TASK OBJECTIVE –
If a line of the records contains the word "that", list it.

++++ RECORDED DATA ++++

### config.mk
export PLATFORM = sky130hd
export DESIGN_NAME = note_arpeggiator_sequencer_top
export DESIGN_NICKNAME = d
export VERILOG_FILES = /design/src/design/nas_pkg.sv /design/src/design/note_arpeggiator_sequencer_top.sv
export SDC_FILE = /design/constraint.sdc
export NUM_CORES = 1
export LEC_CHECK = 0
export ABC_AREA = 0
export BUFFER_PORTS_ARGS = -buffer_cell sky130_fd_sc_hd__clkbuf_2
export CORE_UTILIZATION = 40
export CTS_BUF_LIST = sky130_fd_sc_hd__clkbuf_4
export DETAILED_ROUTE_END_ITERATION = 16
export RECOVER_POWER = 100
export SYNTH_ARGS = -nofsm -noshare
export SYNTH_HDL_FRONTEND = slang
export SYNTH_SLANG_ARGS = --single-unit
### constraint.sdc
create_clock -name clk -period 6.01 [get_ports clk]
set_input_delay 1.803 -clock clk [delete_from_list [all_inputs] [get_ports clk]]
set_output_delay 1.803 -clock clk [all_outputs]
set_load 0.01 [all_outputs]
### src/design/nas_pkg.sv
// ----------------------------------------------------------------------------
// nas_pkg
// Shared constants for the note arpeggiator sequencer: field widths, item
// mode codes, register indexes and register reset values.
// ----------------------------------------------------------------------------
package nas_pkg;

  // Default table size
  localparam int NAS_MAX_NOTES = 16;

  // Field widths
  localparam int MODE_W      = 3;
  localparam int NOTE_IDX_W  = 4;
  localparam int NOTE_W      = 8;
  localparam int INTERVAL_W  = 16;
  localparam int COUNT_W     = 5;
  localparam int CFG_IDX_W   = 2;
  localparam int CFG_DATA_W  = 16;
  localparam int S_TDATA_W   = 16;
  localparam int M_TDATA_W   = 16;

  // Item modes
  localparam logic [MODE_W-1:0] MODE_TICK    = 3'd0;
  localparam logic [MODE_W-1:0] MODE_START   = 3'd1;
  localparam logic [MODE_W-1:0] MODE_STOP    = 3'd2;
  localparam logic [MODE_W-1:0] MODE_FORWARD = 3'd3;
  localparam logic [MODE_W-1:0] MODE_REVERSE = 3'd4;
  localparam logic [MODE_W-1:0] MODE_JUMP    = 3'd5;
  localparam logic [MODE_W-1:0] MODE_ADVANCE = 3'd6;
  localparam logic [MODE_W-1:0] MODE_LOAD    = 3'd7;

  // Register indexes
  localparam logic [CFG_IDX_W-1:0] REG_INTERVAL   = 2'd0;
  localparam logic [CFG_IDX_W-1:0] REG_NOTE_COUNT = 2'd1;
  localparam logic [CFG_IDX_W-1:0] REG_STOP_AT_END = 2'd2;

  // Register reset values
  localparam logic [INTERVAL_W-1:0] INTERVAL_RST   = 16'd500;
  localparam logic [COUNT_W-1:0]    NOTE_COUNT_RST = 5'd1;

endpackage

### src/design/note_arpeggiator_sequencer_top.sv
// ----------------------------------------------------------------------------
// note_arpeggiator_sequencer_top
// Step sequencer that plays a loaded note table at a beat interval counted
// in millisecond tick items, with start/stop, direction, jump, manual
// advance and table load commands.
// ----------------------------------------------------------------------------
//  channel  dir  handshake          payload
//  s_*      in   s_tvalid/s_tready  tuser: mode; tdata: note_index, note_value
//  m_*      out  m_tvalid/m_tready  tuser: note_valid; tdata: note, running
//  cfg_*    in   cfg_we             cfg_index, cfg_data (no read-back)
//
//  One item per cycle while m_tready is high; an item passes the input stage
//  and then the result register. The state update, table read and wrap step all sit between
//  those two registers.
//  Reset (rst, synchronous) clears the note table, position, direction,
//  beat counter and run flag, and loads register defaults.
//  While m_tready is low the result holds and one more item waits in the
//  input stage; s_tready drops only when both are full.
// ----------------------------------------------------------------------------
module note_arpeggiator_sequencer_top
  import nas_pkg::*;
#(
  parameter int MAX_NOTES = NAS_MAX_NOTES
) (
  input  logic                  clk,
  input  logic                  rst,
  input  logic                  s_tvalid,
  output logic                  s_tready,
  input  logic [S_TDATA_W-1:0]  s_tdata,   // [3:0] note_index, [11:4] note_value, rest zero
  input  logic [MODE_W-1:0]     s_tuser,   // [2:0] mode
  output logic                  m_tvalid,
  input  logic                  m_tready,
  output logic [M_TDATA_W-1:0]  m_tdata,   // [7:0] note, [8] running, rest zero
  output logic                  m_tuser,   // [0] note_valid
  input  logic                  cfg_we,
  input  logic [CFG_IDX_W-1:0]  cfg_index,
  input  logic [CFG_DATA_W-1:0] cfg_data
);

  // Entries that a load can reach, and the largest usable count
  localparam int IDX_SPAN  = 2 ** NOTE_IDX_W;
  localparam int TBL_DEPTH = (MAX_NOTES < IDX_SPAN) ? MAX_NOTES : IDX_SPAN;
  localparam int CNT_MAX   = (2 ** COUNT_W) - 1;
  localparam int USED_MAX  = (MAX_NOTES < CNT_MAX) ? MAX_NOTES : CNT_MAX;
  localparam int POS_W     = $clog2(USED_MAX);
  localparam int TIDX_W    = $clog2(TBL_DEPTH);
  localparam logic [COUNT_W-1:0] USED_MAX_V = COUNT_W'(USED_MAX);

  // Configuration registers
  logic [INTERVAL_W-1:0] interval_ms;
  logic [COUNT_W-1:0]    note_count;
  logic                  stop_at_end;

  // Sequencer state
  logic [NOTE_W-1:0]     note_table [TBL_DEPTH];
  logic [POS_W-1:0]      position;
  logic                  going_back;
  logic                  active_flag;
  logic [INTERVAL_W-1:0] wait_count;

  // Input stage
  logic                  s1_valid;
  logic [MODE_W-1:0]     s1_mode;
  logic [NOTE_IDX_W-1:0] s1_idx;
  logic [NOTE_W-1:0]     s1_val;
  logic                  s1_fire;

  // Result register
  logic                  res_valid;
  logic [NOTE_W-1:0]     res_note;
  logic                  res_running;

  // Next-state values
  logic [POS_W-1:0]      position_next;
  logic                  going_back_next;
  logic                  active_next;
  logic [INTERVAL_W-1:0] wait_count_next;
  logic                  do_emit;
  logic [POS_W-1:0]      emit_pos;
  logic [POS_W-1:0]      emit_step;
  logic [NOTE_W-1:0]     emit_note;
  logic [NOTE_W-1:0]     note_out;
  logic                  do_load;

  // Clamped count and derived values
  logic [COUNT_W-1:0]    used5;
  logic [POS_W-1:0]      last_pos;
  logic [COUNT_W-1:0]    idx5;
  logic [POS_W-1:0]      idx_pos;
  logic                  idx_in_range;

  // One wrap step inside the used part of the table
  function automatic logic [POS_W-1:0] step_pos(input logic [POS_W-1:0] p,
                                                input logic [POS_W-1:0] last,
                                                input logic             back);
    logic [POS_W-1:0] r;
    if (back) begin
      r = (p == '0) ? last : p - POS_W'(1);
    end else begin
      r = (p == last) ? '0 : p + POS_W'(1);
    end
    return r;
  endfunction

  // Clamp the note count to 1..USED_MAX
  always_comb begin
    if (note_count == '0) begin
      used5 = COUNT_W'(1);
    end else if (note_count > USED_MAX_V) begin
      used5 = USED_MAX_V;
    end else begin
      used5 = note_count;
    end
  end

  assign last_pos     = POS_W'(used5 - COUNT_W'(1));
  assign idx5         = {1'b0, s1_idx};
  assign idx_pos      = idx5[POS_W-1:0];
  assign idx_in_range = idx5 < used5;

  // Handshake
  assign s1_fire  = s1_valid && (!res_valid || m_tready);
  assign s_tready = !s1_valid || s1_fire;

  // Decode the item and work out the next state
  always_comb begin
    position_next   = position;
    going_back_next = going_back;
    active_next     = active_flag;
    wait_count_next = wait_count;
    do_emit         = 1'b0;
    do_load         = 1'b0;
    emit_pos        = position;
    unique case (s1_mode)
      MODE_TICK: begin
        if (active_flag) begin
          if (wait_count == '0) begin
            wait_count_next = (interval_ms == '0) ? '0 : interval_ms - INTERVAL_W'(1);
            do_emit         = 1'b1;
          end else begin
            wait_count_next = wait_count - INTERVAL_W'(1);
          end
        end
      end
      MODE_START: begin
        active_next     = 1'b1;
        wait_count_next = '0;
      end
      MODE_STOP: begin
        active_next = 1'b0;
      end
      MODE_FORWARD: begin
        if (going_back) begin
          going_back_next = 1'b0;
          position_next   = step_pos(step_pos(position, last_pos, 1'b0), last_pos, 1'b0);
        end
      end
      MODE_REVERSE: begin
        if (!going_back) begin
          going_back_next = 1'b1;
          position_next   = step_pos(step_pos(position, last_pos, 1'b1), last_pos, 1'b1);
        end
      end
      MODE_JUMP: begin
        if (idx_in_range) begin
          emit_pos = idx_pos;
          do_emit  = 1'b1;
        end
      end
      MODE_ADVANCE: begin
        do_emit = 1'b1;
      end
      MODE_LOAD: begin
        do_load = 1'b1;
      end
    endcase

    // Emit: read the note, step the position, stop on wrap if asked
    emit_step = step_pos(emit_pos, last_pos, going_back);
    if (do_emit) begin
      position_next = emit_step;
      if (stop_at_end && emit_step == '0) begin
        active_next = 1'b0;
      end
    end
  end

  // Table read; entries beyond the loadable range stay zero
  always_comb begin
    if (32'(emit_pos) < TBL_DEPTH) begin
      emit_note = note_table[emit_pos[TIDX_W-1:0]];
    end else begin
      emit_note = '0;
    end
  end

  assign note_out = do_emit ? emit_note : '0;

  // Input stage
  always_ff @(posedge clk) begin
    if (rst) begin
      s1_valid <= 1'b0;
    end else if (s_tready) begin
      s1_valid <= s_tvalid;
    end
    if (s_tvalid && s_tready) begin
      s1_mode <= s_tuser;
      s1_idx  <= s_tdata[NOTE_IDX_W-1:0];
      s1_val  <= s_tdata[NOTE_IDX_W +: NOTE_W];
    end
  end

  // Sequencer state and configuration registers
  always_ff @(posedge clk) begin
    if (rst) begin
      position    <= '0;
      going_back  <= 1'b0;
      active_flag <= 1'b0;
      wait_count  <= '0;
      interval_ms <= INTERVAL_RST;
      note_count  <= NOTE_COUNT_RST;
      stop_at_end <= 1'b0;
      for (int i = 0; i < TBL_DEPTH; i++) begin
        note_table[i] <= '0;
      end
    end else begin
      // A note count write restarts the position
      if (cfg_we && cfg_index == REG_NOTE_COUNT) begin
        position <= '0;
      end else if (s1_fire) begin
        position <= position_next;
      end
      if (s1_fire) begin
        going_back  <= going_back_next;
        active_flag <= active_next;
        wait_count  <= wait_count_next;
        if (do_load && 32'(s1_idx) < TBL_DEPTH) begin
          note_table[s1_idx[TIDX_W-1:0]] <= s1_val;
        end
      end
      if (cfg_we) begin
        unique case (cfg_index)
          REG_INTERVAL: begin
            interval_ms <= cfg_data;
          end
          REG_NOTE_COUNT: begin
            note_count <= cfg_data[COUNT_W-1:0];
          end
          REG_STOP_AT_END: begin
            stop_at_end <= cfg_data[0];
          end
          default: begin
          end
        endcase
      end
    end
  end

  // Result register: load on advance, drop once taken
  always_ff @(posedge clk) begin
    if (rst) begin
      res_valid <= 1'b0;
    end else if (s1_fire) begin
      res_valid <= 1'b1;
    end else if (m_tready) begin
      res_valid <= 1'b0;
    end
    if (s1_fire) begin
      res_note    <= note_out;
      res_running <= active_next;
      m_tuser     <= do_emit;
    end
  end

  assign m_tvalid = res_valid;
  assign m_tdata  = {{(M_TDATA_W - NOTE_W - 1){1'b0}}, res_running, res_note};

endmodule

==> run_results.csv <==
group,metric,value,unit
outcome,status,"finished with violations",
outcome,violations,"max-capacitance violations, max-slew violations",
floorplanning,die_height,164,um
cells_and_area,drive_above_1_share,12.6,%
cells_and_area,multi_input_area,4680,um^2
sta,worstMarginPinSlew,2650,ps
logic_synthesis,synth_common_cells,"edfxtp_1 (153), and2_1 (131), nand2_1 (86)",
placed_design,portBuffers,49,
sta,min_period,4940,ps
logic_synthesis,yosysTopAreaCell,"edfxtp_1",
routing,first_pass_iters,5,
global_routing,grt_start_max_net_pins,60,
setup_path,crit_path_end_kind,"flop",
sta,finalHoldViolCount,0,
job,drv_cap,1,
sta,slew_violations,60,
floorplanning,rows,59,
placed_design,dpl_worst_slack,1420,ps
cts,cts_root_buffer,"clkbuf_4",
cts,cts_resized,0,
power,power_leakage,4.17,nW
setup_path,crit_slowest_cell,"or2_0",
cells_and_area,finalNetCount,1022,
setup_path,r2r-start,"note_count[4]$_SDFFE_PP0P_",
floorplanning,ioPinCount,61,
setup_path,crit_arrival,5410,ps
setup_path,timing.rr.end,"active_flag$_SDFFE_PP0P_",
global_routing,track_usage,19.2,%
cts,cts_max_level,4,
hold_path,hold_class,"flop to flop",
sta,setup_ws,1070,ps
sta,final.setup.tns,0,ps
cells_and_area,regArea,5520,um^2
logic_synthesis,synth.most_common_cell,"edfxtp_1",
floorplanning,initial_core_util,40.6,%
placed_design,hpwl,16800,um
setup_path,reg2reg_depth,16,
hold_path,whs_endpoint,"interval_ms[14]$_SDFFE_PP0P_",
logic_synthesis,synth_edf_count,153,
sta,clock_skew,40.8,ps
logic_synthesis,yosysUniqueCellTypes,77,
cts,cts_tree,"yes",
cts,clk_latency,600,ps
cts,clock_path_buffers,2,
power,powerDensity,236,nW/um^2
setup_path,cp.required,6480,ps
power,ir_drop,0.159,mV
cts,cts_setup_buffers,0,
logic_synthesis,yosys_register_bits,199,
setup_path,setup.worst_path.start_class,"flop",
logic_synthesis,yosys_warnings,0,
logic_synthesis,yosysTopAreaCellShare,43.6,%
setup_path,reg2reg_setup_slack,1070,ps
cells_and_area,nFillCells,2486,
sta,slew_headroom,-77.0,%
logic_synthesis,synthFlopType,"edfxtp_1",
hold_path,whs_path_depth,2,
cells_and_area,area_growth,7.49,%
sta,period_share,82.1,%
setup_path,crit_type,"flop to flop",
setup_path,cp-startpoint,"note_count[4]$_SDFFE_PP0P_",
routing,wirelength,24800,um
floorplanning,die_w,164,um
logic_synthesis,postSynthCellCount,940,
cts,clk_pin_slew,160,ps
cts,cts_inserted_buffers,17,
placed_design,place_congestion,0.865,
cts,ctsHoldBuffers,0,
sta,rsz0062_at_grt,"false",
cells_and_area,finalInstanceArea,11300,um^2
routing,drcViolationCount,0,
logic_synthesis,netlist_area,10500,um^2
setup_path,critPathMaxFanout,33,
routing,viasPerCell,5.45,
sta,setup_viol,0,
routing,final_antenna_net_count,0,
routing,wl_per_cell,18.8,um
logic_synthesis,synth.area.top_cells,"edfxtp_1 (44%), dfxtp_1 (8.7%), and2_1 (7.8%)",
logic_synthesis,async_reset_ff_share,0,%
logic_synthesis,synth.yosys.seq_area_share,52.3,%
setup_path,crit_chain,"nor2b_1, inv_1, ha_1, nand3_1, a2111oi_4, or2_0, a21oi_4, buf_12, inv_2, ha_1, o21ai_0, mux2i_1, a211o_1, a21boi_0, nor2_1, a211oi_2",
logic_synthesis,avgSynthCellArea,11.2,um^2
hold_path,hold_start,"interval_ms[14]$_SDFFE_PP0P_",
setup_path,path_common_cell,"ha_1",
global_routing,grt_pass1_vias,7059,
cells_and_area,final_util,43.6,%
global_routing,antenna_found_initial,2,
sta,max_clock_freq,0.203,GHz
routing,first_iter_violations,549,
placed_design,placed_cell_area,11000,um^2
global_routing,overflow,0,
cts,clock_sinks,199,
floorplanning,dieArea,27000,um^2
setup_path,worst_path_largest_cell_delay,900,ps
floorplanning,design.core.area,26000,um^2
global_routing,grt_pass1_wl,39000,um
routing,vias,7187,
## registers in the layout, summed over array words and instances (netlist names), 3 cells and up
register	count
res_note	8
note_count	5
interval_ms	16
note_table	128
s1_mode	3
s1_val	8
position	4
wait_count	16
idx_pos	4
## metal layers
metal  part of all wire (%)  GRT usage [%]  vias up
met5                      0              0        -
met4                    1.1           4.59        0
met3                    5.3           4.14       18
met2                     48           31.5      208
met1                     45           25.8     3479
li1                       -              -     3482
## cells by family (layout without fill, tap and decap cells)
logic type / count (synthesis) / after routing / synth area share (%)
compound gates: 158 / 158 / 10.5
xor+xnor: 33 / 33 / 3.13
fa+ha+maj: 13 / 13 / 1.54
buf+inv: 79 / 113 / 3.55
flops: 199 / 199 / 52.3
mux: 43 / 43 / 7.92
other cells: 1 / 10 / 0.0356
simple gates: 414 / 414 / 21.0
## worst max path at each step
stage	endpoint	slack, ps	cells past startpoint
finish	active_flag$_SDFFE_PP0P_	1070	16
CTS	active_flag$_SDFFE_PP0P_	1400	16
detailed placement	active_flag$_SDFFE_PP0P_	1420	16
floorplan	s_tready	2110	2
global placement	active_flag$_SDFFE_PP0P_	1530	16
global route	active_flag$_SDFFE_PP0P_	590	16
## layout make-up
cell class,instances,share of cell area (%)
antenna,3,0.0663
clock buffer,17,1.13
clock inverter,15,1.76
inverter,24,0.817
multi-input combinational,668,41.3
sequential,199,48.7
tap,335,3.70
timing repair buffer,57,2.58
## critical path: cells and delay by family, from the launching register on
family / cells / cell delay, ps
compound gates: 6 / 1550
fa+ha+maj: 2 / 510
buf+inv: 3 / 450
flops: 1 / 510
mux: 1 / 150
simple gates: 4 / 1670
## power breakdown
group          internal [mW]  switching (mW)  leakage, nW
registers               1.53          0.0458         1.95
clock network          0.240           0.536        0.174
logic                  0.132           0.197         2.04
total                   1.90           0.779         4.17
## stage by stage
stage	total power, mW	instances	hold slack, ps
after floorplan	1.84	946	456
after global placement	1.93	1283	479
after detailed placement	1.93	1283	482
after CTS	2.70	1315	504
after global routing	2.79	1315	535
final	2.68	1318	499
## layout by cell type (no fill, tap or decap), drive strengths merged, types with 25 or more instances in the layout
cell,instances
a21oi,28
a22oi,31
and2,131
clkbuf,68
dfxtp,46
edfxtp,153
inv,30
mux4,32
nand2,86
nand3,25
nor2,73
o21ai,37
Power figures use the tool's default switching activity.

++++

RESULT FOR THIS EXERCISE –
// Step sequencer that plays a loaded note table at a beat interval counted
  // Entries that a load can reach, and the largest usable count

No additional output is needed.